Return only the tail of the data below, word for word: the line with "[final timing paths]" and each line after it through the final one.

• • • •

`config.mk`:
```
export PLATFORM = sky130hd
export DESIGN_NAME = xor_checksum_frame_receiver_top
export DESIGN_NICKNAME = d
export VERILOG_FILES = /design/src/hdl/xcfr_pkg.sv /design/src/hdl/xor_checksum_frame_receiver_top.sv /design/src/hdl/xcfr_ram.sv /design/src/hdl/xcfr_front.sv /design/src/hdl/xcfr_queue.sv /design/src/hdl/xcfr_back.sv
export SDC_FILE = /design/constraint.sdc
export NUM_CORES = 2
export LEC_CHECK = 0
export BUFFER_PORTS_ARGS = -buffer_cell sky130_fd_sc_hd__buf_4
export CORE_ASPECT_RATIO = 0.5
export CORE_MARGIN = 2
export CORE_UTILIZATION = 35
export CTS_BUF_LIST = sky130_fd_sc_hd__clkbuf_16
export DETAILED_ROUTE_END_ITERATION = 12
export GPL_ROUTABILITY_DRIVEN = 0
export PLACE_DENSITY_LB_ADDON = 0.15
export SYNTH_ARGS = -nofsm -noshare
export SYNTH_HDL_FRONTEND = slang
export SYNTH_SLANG_ARGS = --single-unit
```
`constraint.sdc`:
```
create_clock -name clk -period 6.6 [get_ports clk]
set_clock_uncertainty 0.2 [all_clocks]
set_input_delay 0.33 -clock clk [delete_from_list [all_inputs] [get_ports clk]]
set_output_delay 0.33 -clock clk [all_outputs]
set_load 0.02 [all_outputs]
```
`src/hdl/xcfr_pkg.sv`:
```
// Shared types, constants and helper functions of the XOR checksum frame receiver.
`default_nettype none

package xcfr_pkg;

  localparam int MAX_FRAME   = 64;
  localparam int CNT_W       = $clog2(MAX_FRAME + 1);
  localparam int ADDR_W      = $clog2(MAX_FRAME);
  localparam int NUM_BANKS   = 2;
  localparam int RAM_AW      = ADDR_W + 1;
  localparam int RAM_DEPTH   = NUM_BANKS * (2 ** ADDR_W);
  localparam int QUEUE_DEPTH = NUM_BANKS;
  localparam int QPTR_W      = $clog2(QUEUE_DEPTH);
  localparam int QCNT_W      = $clog2(QUEUE_DEPTH + 1);
  localparam int HIST_LEN    = 4;

  localparam logic [7:0] START_BYTE = 8'h24;
  localparam logic [7:0] CR_BYTE    = 8'h0D;
  localparam logic [7:0] LF_BYTE    = 8'h0A;
  localparam logic [7:0] DIGIT_NINE = 8'h39;

  localparam logic signed [8:0] HEX_ALPHA_OFS = 9'sd55;
  localparam logic signed [8:0] HEX_NUM_OFS   = 9'sd48;

  localparam int MIN_TRIMMED = 12;
  localparam int MIN_RAW     = MIN_TRIMMED + 2;
  localparam int PAY_START   = 10;
  localparam int PAY_TAIL    = 15;

  localparam int POS_DST_HI  = 1;
  localparam int POS_DST_LO  = 2;
  localparam int POS_SRC_HI  = 3;
  localparam int POS_SRC_LO  = 4;
  localparam int POS_CMD_HI  = 6;
  localparam int POS_CMD_MID = 7;
  localparam int POS_CMD_LO  = 8;

  typedef enum logic [1:0] {
    ST_GOOD      = 2'd0,
    ST_BAD_SUM   = 2'd1,
    ST_TOO_LONG  = 2'd2,
    ST_TOO_SHORT = 2'd3
  } status_t;

  typedef enum logic [1:0] {
    BK_IDLE,
    BK_READ,
    BK_SHOW
  } back_state_t;

  typedef struct packed {
    status_t            status;
    logic [15:0]        dest_pair;
    logic [15:0]        source_pair;
    logic [23:0]        command_code;
    logic [CNT_W-1:0]   npay;
    logic               bank;
  } frame_desc_t;

  typedef struct packed {
    logic              en;
    logic [RAM_AW-1:0] addr;
    logic [7:0]        data;
  } ram_wr_t;

  function automatic logic signed [8:0] hex_val(input logic [7:0] d);
    logic signed [8:0] wide;
    wide = $signed({1'b0, d});
    if (d > DIGIT_NINE) begin
      return wide - HEX_ALPHA_OFS;
    end
    return wide - HEX_NUM_OFS;
  endfunction

endpackage

`default_nettype wire

```
`src/hdl/xor_checksum_frame_receiver_top.sv`:
```
// Top level of the XOR checksum frame receiver.
// The input channel takes one received byte per transaction (in_valid, in_stall, in_rx_byte).
// Bytes are dropped until a '$'; the frame then runs until a CR directly followed by an LF.
// The front part accepts a byte in every cycle while in_stall is low and writes it into one of two frame banks.
// When a frame ends, a descriptor with its status and header fields enters a two-entry queue.
// The back part turns each descriptor into results on the output channel, one per data byte
// of a good frame, or a single result for an empty good frame or an error.
// For a frame without data the back part goes from idle straight to showing its result; a frame
// with data first passes a read state, and so does each further data result, since the read of
// the frame memory is registered.
// in_stall rises while two finished frames still wait for their results, so a third frame
// cannot overwrite a bank that is still being read; otherwise input runs at one byte a cycle.
// When the receiver holds out_stall, the result and its fields stay unchanged until taken.
// After reset the block hunts for a '$' with an empty queue; the memory needs no clearing.
`default_nettype none

module xor_checksum_frame_receiver_top import xcfr_pkg::*; (
  input  logic        clk,
  input  logic        rst_n,
  input  logic        in_valid,
  output logic        in_stall,
  input  logic [7:0]  in_rx_byte,
  output logic        out_valid,
  input  logic        out_stall,
  output logic [1:0]  out_status,
  output logic [15:0] out_dest_pair,
  output logic [15:0] out_source_pair,
  output logic [23:0] out_command_code,
  output logic [7:0]  out_payload_byte,
  output logic        out_has_payload,
  output logic        out_last_of_frame
);

  logic              q_full;
  logic              q_empty;
  logic              byte_acc;
  ram_wr_t           ram_wr;
  logic              push;
  frame_desc_t       push_desc;
  logic              pop;
  frame_desc_t       head;
  logic [RAM_AW-1:0] rd_addr;
  logic [7:0]        rd_data;

  assign in_stall = q_full;
  assign byte_acc = in_valid && !q_full;

  xcfr_front u_front (
    .clk       (clk),
    .rst_n     (rst_n),
    .byte_acc  (byte_acc),
    .rx_byte   (in_rx_byte),
    .ram_wr    (ram_wr),
    .push      (push),
    .push_desc (push_desc)
  );

  xcfr_ram #(
    .WIDTH (8),
    .DEPTH (RAM_DEPTH)
  ) u_ram (
    .clk     (clk),
    .wr_en   (ram_wr.en),
    .wr_addr (ram_wr.addr),
    .wr_data (ram_wr.data),
    .rd_addr (rd_addr),
    .rd_data (rd_data)
  );

  xcfr_queue u_queue (
    .clk       (clk),
    .rst_n     (rst_n),
    .push      (push),
    .push_desc (push_desc),
    .pop       (pop),
    .head      (head),
    .full      (q_full),
    .empty     (q_empty)
  );

  xcfr_back u_back (
    .clk               (clk),
    .rst_n             (rst_n),
    .q_empty           (q_empty),
    .head              (head),
    .pop               (pop),
    .rd_addr           (rd_addr),
    .rd_data           (rd_data),
    .res_valid         (out_valid),
    .res_stall         (out_stall),
    .res_status        (out_status),
    .res_dest_pair     (out_dest_pair),
    .res_source_pair   (out_source_pair),
    .res_command_code  (out_command_code),
    .res_payload_byte  (out_payload_byte),
    .res_has_payload   (out_has_payload),
    .res_last_of_frame (out_last_of_frame)
  );

  a_bank_apart: assert property (@(posedge clk) disable iff (!rst_n)
    (ram_wr.en && !q_empty) |-> (ram_wr.addr[RAM_AW-1] != head.bank))
    else $error("Frame write hit the bank that is being read.");

  a_error_single: assert property (@(posedge clk) disable iff (!rst_n)
    (out_valid && out_status != ST_GOOD) |-> (out_last_of_frame && !out_has_payload))
    else $error("Error result is not a single final result.");

  a_empty_last: assert property (@(posedge clk) disable iff (!rst_n)
    (out_valid && !out_has_payload) |-> out_last_of_frame)
    else $error("Result without data is not the final one.");

  a_gap_after_last: assert property (@(posedge clk) disable iff (!rst_n)
    (out_valid && !out_stall && out_last_of_frame) |=> !out_valid)
    else $error("Result shown in the cycle after the final one was taken.");

endmodule

`default_nettype wire

```
`src/hdl/xcfr_ram.sv`:
```
// Generic single-write, single-read memory with registered read data.
`default_nettype none

module xcfr_ram #(
  parameter int WIDTH = 8,
  parameter int DEPTH = 128,
  localparam int AW = $clog2(DEPTH)
) (
  input  logic             clk,
  input  logic             wr_en,
  input  logic [AW-1:0]    wr_addr,
  input  logic [WIDTH-1:0] wr_data,
  input  logic [AW-1:0]    rd_addr,
  output logic [WIDTH-1:0] rd_data
);

  logic [WIDTH-1:0] mem_r [DEPTH];
  logic [WIDTH-1:0] rd_data_r;

  always_ff @(posedge clk) begin
    if (wr_en) begin
      mem_r[wr_addr] <= wr_data;
    end
    rd_data_r <= mem_r[rd_addr];
  end

  assign rd_data = rd_data_r;

endmodule

`default_nettype wire

```
`src/hdl/xcfr_front.sv`:
```
// Front part: frame hunting, byte storage, header capture and frame classification.
`default_nettype none

module xcfr_front import xcfr_pkg::*; (
  input  logic        clk,
  input  logic        rst_n,
  input  logic        byte_acc,
  input  logic [7:0]  rx_byte,
  output ram_wr_t     ram_wr,
  output logic        push,
  output frame_desc_t push_desc
);

  logic             in_frame_r, in_frame_nxt;
  logic             cr_seen_r, cr_seen_nxt;
  logic [CNT_W-1:0] count_r, count_nxt;
  logic [7:0]       xor_r, xor_nxt;
  logic             ovf_r, ovf_nxt;
  logic             bank_r, bank_nxt;
  logic [7:0]       hist_r [HIST_LEN];
  logic [7:0]       hist_nxt [HIST_LEN];
  logic [15:0]      dst_r, dst_nxt;
  logic [15:0]      src_r, src_nxt;
  logic [23:0]      cmd_r, cmd_nxt;

  logic              store_ok;
  logic              is_end;
  logic [CNT_W-1:0]  n_end;
  logic              ovf_end;
  logic [7:0]        calc;
  logic signed [8:0] hex_hi;
  logic signed [8:0] hex_lo;
  logic [12:0]       given;

  assign store_ok = count_r < CNT_W'(MAX_FRAME);
  assign is_end   = in_frame_r && cr_seen_r && (rx_byte == LF_BYTE);

  always_comb begin
    in_frame_nxt = in_frame_r;
    cr_seen_nxt  = cr_seen_r;
    count_nxt    = count_r;
    xor_nxt      = xor_r;
    ovf_nxt      = ovf_r;
    bank_nxt     = bank_r;
    hist_nxt     = hist_r;
    dst_nxt      = dst_r;
    src_nxt      = src_r;
    cmd_nxt      = cmd_r;
    ram_wr       = '0;
    push         = 1'b0;
    if (byte_acc) begin
      if (!in_frame_r) begin
        if (rx_byte == START_BYTE) begin
          in_frame_nxt = 1'b1;
          cr_seen_nxt  = 1'b0;
          count_nxt    = CNT_W'(1);
          xor_nxt      = '0;
          ovf_nxt      = 1'b0;
        end
      end else begin
        if (store_ok) begin
          ram_wr.en   = 1'b1;
          ram_wr.addr = {bank_r, count_r[ADDR_W-1:0]};
          ram_wr.data = rx_byte;
          count_nxt   = count_r + CNT_W'(1);
          xor_nxt     = xor_r ^ rx_byte;
          hist_nxt[0] = rx_byte;
          for (int i = 1; i < HIST_LEN; i++) begin
            hist_nxt[i] = hist_r[i-1];
          end
          case (count_r)
            CNT_W'(POS_DST_HI):  dst_nxt[15:8]  = rx_byte;
            CNT_W'(POS_DST_LO):  dst_nxt[7:0]   = rx_byte;
            CNT_W'(POS_SRC_HI):  src_nxt[15:8]  = rx_byte;
            CNT_W'(POS_SRC_LO):  src_nxt[7:0]   = rx_byte;
            CNT_W'(POS_CMD_HI):  cmd_nxt[23:16] = rx_byte;
            CNT_W'(POS_CMD_MID): cmd_nxt[15:8]  = rx_byte;
            CNT_W'(POS_CMD_LO):  cmd_nxt[7:0]   = rx_byte;
            default: ;
          endcase
        end else begin
          ovf_nxt = 1'b1;
        end
        cr_seen_nxt = (rx_byte == CR_BYTE);
        if (is_end) begin
          push         = 1'b1;
          in_frame_nxt = 1'b0;
          cr_seen_nxt  = 1'b0;
          count_nxt    = '0;
          xor_nxt      = '0;
          ovf_nxt      = 1'b0;
          bank_nxt     = ~bank_r;
        end
      end
    end
  end

  // The terminating LF is the byte arriving now, so the history holds the CR, both hex digits
  // and the separator. XORing those out of the running sum leaves the checksummed span.
  assign n_end   = store_ok ? count_r + CNT_W'(1) : count_r;
  assign ovf_end = ovf_r | ~store_ok;
  assign calc    = xor_r ^ hist_r[0] ^ hist_r[1] ^ hist_r[2] ^ hist_r[3];
  assign hex_hi  = hex_val(hist_r[2]);
  assign hex_lo  = hex_val(hist_r[1]);
  assign given   = {hex_hi, 4'b0000} + {{4{hex_lo[8]}}, hex_lo};

  always_comb begin
    push_desc      = '0;
    push_desc.bank = bank_r;
    if (ovf_end) begin
      push_desc.status = ST_TOO_LONG;
    end else if (n_end < CNT_W'(MIN_RAW)) begin
      push_desc.status = ST_TOO_SHORT;
    end else if (given != {5'b00000, calc}) begin
      push_desc.status = ST_BAD_SUM;
    end else begin
      push_desc.status       = ST_GOOD;
      push_desc.dest_pair    = dst_r;
      push_desc.source_pair  = src_r;
      push_desc.command_code = cmd_r;
      if (n_end > CNT_W'(PAY_TAIL)) begin
        push_desc.npay = n_end - CNT_W'(PAY_TAIL);
      end
    end
  end

  always_ff @(posedge clk) begin
    if (!rst_n) begin
      in_frame_r <= 1'b0;
      cr_seen_r  <= 1'b0;
      count_r    <= '0;
      xor_r      <= '0;
      ovf_r      <= 1'b0;
      bank_r     <= 1'b0;
    end else begin
      in_frame_r <= in_frame_nxt;
      cr_seen_r  <= cr_seen_nxt;
      count_r    <= count_nxt;
      xor_r      <= xor_nxt;
      ovf_r      <= ovf_nxt;
      bank_r     <= bank_nxt;
    end
  end

  always_ff @(posedge clk) begin
    hist_r <= hist_nxt;
    dst_r  <= dst_nxt;
    src_r  <= src_nxt;
    cmd_r  <= cmd_nxt;
  end

endmodule

`default_nettype wire

```
`src/hdl/xcfr_queue.sv`:
```
// Short queue of frame descriptors between the front and back parts.
`default_nettype none

module xcfr_queue import xcfr_pkg::*; (
  input  logic        clk,
  input  logic        rst_n,
  input  logic        push,
  input  frame_desc_t push_desc,
  input  logic        pop,
  output frame_desc_t head,
  output logic        full,
  output logic        empty
);

  frame_desc_t       entries_r [QUEUE_DEPTH];
  logic [QPTR_W-1:0] wr_ptr_r, wr_ptr_nxt;
  logic [QPTR_W-1:0] rd_ptr_r, rd_ptr_nxt;
  logic [QCNT_W-1:0] cnt_r, cnt_nxt;

  assign full  = cnt_r == QCNT_W'(QUEUE_DEPTH);
  assign empty = cnt_r == '0;
  assign head  = entries_r[rd_ptr_r];

  always_comb begin
    wr_ptr_nxt = wr_ptr_r;
    rd_ptr_nxt = rd_ptr_r;
    cnt_nxt    = cnt_r;
    if (push) begin
      wr_ptr_nxt = (wr_ptr_r == QPTR_W'(QUEUE_DEPTH - 1)) ? '0 : wr_ptr_r + QPTR_W'(1);
    end
    if (pop) begin
      rd_ptr_nxt = (rd_ptr_r == QPTR_W'(QUEUE_DEPTH - 1)) ? '0 : rd_ptr_r + QPTR_W'(1);
    end
    if (push && !pop) begin
      cnt_nxt = cnt_r + QCNT_W'(1);
    end else if (pop && !push) begin
      cnt_nxt = cnt_r - QCNT_W'(1);
    end
  end

  always_ff @(posedge clk) begin
    if (!rst_n) begin
      wr_ptr_r <= '0;
      rd_ptr_r <= '0;
      cnt_r    <= '0;
    end else begin
      wr_ptr_r <= wr_ptr_nxt;
      rd_ptr_r <= rd_ptr_nxt;
      cnt_r    <= cnt_nxt;
    end
  end

  always_ff @(posedge clk) begin
    if (push) begin
      entries_r[wr_ptr_r] <= push_desc;
    end
  end

endmodule

`default_nettype wire

```
`src/hdl/xcfr_back.sv`:
```
// Back part: walks the stored data bytes of each queued frame and presents the results.
`default_nettype none

module xcfr_back import xcfr_pkg::*; (
  input  logic              clk,
  input  logic              rst_n,
  input  logic              q_empty,
  input  frame_desc_t       head,
  output logic              pop,
  output logic [RAM_AW-1:0] rd_addr,
  input  logic [7:0]        rd_data,
  output logic              res_valid,
  input  logic              res_stall,
  output logic [1:0]        res_status,
  output logic [15:0]       res_dest_pair,
  output logic [15:0]       res_source_pair,
  output logic [23:0]       res_command_code,
  output logic [7:0]        res_payload_byte,
  output logic              res_has_payload,
  output logic              res_last_of_frame
);

  back_state_t      state_r, state_nxt;
  logic [CNT_W-1:0] idx_r, idx_nxt;
  logic [7:0]       pay_r;
  logic             has_r;
  logic             last_r;
  logic             load_none;
  logic             load_pay;

  always_comb begin
    state_nxt = state_r;
    unique case (state_r)
      BK_IDLE: begin
        if (!q_empty) begin
          state_nxt = (head.npay == '0) ? BK_SHOW : BK_READ;
        end
      end
      BK_READ: state_nxt = BK_SHOW;
      BK_SHOW: begin
        if (!res_stall) begin
          state_nxt = last_r ? BK_IDLE : BK_READ;
        end
      end
      default: state_nxt = BK_IDLE;
    endcase
  end

  always_comb begin
    load_none = 1'b0;
    load_pay  = 1'b0;
    pop       = 1'b0;
    idx_nxt   = idx_r;
    unique case (state_r)
      BK_IDLE: begin
        idx_nxt   = '0;
        load_none = !q_empty && (head.npay == '0);
      end
      BK_READ: load_pay = 1'b1;
      BK_SHOW: begin
        if (!res_stall) begin
          pop = last_r;
          if (!last_r) begin
            idx_nxt = idx_r + CNT_W'(1);
          end
        end
      end
      default: ;
    endcase
  end

  assign rd_addr = {head.bank, ADDR_W'(PAY_START) + idx_nxt[ADDR_W-1:0]};

  always_ff @(posedge clk) begin
    if (!rst_n) begin
      state_r <= BK_IDLE;
      idx_r   <= '0;
    end else begin
      state_r <= state_nxt;
      idx_r   <= idx_nxt;
    end
  end

  always_ff @(posedge clk) begin
    if (load_none) begin
      pay_r  <= '0;
      has_r  <= 1'b0;
      last_r <= 1'b1;
    end else if (load_pay) begin
      pay_r  <= rd_data;
      has_r  <= 1'b1;
      last_r <= (idx_r + CNT_W'(1)) == head.npay;
    end
  end

  assign res_valid         = state_r == BK_SHOW;
  assign res_status        = head.status;
  assign res_dest_pair     = head.dest_pair;
  assign res_source_pair   = head.source_pair;
  assign res_command_code  = head.command_code;
  assign res_payload_byte  = pay_r;
  assign res_has_payload   = has_r;
  assign res_last_of_frame = last_r;

endmodule

`default_nettype wire
```
==> impl_metrics.py <==
metrics = {
    "yosys": {
        "synthCells": 3817,
        "synth_area_leaders": "edfxtp_1 (71%), nand2_1 (5.6%), nand3_1 (2.2%)",
        "syn_nets": 3855,
        "async_flop_share_pct": 0,
        "yosysTopAreaCellShare_pct": 70.64,
        "ys_types": 75,
        "synth_flop_cell": "edfxtp_1",
        "ys_seq_area_share_pct": 72.57,
        "synth_edf_count": 1244,
        "syn_avg_cell_area_um2": 13.85,
        "synth_top_area_cell": "edfxtp_1",
        "yosysWarnings": 0,
        "yosys_register_bits": 1295,
        "syn-cell-area_um2": 52880,
    },
    "sta": {
        "hold_viol": 0,
        "worst_slack_ps": 1227,
        "tns_ps": 0,
        "hold_slack_ps": 261.7,
        "finalCritPeriodShare_pct": 81.41,
        "period_minus_slack_ps": 5373,
        "setup_viol": 0,
        "max-slew-margin-rel_pct": 14.33,
        "max_freq_ghz": 0.1861,
        "worstMarginPinSlew_ps": 1282,
        "slew_viol_final": 0,
        "rsz0062_at_grt": "false",
    },
    "setup_path": {
        "arrival_ps": 5790,
        "required_ps": 7010,
        "start_kind": "flip-flop",
        "path_class": "reg2reg",
        "rr_worst_depth": 10,
        "worst_setup_path_end_kind": "flip-flop",
        "path_max_fanout": 44,
    },
    "clock_network": {
        "cts.repair.resized": 0,
        "cts_tree": "built",
        "clkSinkCount": 1295,
        "ctsHoldBuffers": 12,
        "numCtsBuffers": 120,
        "clk_latency_ps": 760,
        "postCtsSetupRepairBufs": 0,
        "htreeDepth": 3,
        "clk_transition_reported_paths_ps": 60,
        "cts-root-buf": "clkbuf_16",
        "clock_path_buffers": 3,
    },
    "layout": {
        "fin_util_pct": 39.93,
        "nets": 3905,
        "nFillCells": 13930,
        "regArea_um2": 38380,
        "mostFrequentLayoutCells": "edfxtp_1 (1244), nand2_1 (791), nand3_1 (227), nor2_1 (200), buf_4 (150)",
        "area_growth_syn_to_layout_pct": 12.79,
        "final_common_cell": "edfxtp_1",
        "drive_above_1_share_pct": 11.47,
        "n_antenna_cell": 0,
        "multi_input_comb_area_um2": 13480,
        "postLayoutCellArea_um2": 59650,
    },
    "grt": {
        "first_global_vias": 31010,
        "grt_usage_pct": 19.76,
        "overflow": 0,
        "grt_pass1_wl_um": 223700,
        "grt_max_degree": 125,
        "antenna_found_initial": 7,
    },
    "hold_path": {
        "hp-class": "reg2reg",
        "worstHoldPathCells": 2,
    },
    "route": {
        "ant_nets": 0,
        "drtPass1Iterations": 8,
        "route.detailed.drc": 0,
        "routed_wl_um": 155000,
        "vias_per_cell": 5.405,
        "wl_per_cell_um": 26.02,
        "wl_met2_um": 69660,
        "dr_wl_met3_um": 11520,
        "routed.top_layer": "met4",
        "via_count": 32190,
        "wl_met1_um": 71130,
        "drt_iter0_markers": 3396,
    },
    "power_and_ir_drop": {
        "powerDensity_nw_per_um2": 264.2,
        "leakagePower_nw": 20.95,
        "ir_drop_mv": 0.1965,
    },
    "placement": {
        "dp_slack_ps": 1208,
        "placed_area_um2": 55740,
        "hpwl_um": 94430,
        "io_buffers": 81,
    },
    "die": {
        "die_area_um2": 154400,
        "core_region_area_um2": 149400,
        "dieHeight_um": 278.9,
        "die_width_um": 553.7,
        "rows": 100,
        "initial_core_util_pct": 35.40,
        "ioPinCount": 82,
    },
    "flow_run": {
        "maxCapViolations": 0,
    },
    "run_status": {
        "status": "complete, no violations",
    },
}
[registers in the layout (all words and copies together) (netlist names), 16 cells and up, named ones only]
register / flops
u_ram.mem_r: 1024
u_queue.entries_r: 132
u_front.hist_r: 32
u_front.dst_r: 16
u_front.src_r: 16
u_front.cmd_r: 24
[where the power goes]
part / total (W) / switching (W) / internal, W / leakage, nW
combinational: 0.0000390 / 0.0000274 / 0.0000117 / 4.49
clock: 0.00685 / 0.00311 / 0.00375 / 1.96
sequential: 0.00887 / 0.000000316 / 0.00887 / 14.5
total: 0.0158 / 0.00314 / 0.0126 / 21.0
[final timing paths]
check / from / to / slack (ps)
max reg2reg: u_back.state_r[1]$_SDFFE_PN0P_ / u_ram.rd_data[2]$_DFF_P_ / 1230
min: u_back.res_payload_byte[4]$_SDFFE_PP0N_ / u_back.res_payload_byte[4]$_SDFFE_PP0N_ / 260
min reg2reg: u_back.res_payload_byte[4]$_SDFFE_PP0N_ / u_back.res_payload_byte[4]$_SDFFE_PP0N_ / 260
max: u_back.state_r[1]$_SDFFE_PN0P_ / u_ram.rd_data[2]$_DFF_P_ / 1230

• • • •

Output for this task –
[final timing paths]
check / from / to / slack (ps)
max reg2reg: u_back.state_r[1]$_SDFFE_PN0P_ / u_ram.rd_data[2]$_DFF_P_ / 1230
min: u_back.res_payload_byte[4]$_SDFFE_PP0N_ / u_back.res_payload_byte[4]$_SDFFE_PP0N_ / 260
min reg2reg: u_back.res_payload_byte[4]$_SDFFE_PP0N_ / u_back.res_payload_byte[4]$_SDFFE_PP0N_ / 260
max: u_back.state_r[1]$_SDFFE_PN0P_ / u_ram.rd_data[2]$_DFF_P_ / 1230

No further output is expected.